* [Task input]:
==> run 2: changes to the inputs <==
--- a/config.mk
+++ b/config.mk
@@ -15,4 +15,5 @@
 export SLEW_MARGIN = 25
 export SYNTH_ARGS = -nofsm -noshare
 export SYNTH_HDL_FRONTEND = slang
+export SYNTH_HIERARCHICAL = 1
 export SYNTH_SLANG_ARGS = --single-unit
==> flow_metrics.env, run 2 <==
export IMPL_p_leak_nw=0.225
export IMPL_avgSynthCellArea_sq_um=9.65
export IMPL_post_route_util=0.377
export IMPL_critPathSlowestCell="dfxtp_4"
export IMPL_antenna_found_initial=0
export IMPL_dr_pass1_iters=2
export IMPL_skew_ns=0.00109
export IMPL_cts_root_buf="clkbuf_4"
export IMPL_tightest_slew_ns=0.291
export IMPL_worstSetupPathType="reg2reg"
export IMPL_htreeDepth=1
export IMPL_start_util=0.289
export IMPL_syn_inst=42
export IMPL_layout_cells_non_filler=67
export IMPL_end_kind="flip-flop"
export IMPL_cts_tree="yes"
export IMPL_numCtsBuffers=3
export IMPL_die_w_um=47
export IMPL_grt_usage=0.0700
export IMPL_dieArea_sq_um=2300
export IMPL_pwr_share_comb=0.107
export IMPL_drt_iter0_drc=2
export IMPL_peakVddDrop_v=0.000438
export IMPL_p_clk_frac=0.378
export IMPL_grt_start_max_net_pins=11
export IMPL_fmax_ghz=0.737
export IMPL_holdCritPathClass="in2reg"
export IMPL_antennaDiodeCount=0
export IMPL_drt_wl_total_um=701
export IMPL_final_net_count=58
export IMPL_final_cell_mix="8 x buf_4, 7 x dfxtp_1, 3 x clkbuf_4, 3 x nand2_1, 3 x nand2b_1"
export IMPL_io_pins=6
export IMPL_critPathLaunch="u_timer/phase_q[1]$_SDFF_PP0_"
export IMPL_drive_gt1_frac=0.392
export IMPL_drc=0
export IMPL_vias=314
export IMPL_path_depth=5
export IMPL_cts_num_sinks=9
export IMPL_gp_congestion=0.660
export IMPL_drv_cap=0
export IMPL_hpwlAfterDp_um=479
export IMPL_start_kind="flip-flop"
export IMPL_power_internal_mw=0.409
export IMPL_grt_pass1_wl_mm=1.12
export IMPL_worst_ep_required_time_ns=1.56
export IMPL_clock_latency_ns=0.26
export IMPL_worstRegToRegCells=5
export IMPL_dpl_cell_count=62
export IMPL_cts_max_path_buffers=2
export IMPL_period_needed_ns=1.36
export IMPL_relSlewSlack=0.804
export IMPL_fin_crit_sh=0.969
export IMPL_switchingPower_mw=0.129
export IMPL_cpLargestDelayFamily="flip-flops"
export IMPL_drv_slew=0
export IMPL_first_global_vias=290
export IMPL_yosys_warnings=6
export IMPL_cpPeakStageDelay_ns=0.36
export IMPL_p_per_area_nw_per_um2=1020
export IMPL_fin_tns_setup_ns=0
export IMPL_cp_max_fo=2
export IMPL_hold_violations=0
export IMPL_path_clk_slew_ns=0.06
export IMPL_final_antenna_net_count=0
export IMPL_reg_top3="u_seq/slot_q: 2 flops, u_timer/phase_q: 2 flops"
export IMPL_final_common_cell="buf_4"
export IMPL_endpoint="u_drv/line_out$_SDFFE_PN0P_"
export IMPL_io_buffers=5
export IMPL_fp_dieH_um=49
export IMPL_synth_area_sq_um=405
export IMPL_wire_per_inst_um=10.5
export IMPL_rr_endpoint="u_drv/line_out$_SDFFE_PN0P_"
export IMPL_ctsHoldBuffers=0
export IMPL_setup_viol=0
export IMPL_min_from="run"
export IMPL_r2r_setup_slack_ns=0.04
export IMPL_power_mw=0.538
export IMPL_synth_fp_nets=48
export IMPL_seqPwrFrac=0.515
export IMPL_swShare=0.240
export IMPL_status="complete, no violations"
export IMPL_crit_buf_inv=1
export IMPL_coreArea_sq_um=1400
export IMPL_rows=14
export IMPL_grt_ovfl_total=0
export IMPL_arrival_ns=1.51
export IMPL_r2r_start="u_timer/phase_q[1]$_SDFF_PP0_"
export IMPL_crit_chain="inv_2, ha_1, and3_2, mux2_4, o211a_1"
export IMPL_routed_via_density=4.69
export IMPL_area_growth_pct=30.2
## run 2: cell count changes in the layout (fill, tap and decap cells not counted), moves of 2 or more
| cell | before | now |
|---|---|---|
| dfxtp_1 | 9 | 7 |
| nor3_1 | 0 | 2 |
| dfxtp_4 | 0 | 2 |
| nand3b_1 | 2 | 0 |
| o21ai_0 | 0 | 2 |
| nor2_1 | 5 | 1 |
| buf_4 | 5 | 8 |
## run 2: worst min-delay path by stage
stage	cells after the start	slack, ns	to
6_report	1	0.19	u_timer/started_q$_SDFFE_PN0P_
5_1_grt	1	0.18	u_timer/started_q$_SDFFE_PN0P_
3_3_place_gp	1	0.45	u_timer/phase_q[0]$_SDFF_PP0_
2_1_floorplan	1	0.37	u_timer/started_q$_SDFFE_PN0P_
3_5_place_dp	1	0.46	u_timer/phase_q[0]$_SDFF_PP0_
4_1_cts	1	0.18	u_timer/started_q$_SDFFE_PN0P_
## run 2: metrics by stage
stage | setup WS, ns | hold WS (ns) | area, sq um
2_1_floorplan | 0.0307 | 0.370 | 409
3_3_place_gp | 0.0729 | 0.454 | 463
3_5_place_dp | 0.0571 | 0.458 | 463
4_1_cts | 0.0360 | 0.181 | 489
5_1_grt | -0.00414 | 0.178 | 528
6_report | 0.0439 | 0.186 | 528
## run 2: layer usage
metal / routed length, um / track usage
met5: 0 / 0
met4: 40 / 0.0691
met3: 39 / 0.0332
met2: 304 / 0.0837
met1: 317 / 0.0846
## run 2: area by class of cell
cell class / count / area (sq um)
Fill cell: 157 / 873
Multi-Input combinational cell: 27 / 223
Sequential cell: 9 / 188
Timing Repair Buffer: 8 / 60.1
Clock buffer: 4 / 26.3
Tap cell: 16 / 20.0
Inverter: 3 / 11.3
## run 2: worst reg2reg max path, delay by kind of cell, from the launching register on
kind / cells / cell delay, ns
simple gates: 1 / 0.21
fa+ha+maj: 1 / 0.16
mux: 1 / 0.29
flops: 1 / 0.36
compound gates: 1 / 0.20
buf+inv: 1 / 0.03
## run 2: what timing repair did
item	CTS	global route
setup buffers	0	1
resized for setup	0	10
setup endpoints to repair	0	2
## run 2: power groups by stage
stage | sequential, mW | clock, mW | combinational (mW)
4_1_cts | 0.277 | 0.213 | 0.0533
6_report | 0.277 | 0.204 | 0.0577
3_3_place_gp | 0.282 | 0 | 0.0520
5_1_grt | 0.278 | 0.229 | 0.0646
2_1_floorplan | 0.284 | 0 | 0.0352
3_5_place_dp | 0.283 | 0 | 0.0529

* [Brief]: Lines from the top of the data above through the line containing "export IMPL_path_clk_slew_ns=0.06" must be repeated exactly. All other lines stay out.

* [Exercise answer]:
==> run 2: changes to the inputs <==
--- a/config.mk
+++ b/config.mk
@@ -15,4 +15,5 @@
 export SLEW_MARGIN = 25
 export SYNTH_ARGS = -nofsm -noshare
 export SYNTH_HDL_FRONTEND = slang
+export SYNTH_HIERARCHICAL = 1
 export SYNTH_SLANG_ARGS = --single-unit
==> flow_metrics.env, run 2 <==
export IMPL_p_leak_nw=0.225
export IMPL_avgSynthCellArea_sq_um=9.65
export IMPL_post_route_util=0.377
export IMPL_critPathSlowestCell="dfxtp_4"
export IMPL_antenna_found_initial=0
export IMPL_dr_pass1_iters=2
export IMPL_skew_ns=0.00109
export IMPL_cts_root_buf="clkbuf_4"
export IMPL_tightest_slew_ns=0.291
export IMPL_worstSetupPathType="reg2reg"
export IMPL_htreeDepth=1
export IMPL_start_util=0.289
export IMPL_syn_inst=42
export IMPL_layout_cells_non_filler=67
export IMPL_end_kind="flip-flop"
export IMPL_cts_tree="yes"
export IMPL_numCtsBuffers=3
export IMPL_die_w_um=47
export IMPL_grt_usage=0.0700
export IMPL_dieArea_sq_um=2300
export IMPL_pwr_share_comb=0.107
export IMPL_drt_iter0_drc=2
export IMPL_peakVddDrop_v=0.000438
export IMPL_p_clk_frac=0.378
export IMPL_grt_start_max_net_pins=11
export IMPL_fmax_ghz=0.737
export IMPL_holdCritPathClass="in2reg"
export IMPL_antennaDiodeCount=0
export IMPL_drt_wl_total_um=701
export IMPL_final_net_count=58
export IMPL_final_cell_mix="8 x buf_4, 7 x dfxtp_1, 3 x clkbuf_4, 3 x nand2_1, 3 x nand2b_1"
export IMPL_io_pins=6
export IMPL_critPathLaunch="u_timer/phase_q[1]$_SDFF_PP0_"
export IMPL_drive_gt1_frac=0.392
export IMPL_drc=0
export IMPL_vias=314
export IMPL_path_depth=5
export IMPL_cts_num_sinks=9
export IMPL_gp_congestion=0.660
export IMPL_drv_cap=0
export IMPL_hpwlAfterDp_um=479
export IMPL_start_kind="flip-flop"
export IMPL_power_internal_mw=0.409
export IMPL_grt_pass1_wl_mm=1.12
export IMPL_worst_ep_required_time_ns=1.56
export IMPL_clock_latency_ns=0.26
export IMPL_worstRegToRegCells=5
export IMPL_dpl_cell_count=62
export IMPL_cts_max_path_buffers=2
export IMPL_period_needed_ns=1.36
export IMPL_relSlewSlack=0.804
export IMPL_fin_crit_sh=0.969
export IMPL_switchingPower_mw=0.129
export IMPL_cpLargestDelayFamily="flip-flops"
export IMPL_drv_slew=0
export IMPL_first_global_vias=290
export IMPL_yosys_warnings=6
export IMPL_cpPeakStageDelay_ns=0.36
export IMPL_p_per_area_nw_per_um2=1020
export IMPL_fin_tns_setup_ns=0
export IMPL_cp_max_fo=2
export IMPL_hold_violations=0
export IMPL_path_clk_slew_ns=0.06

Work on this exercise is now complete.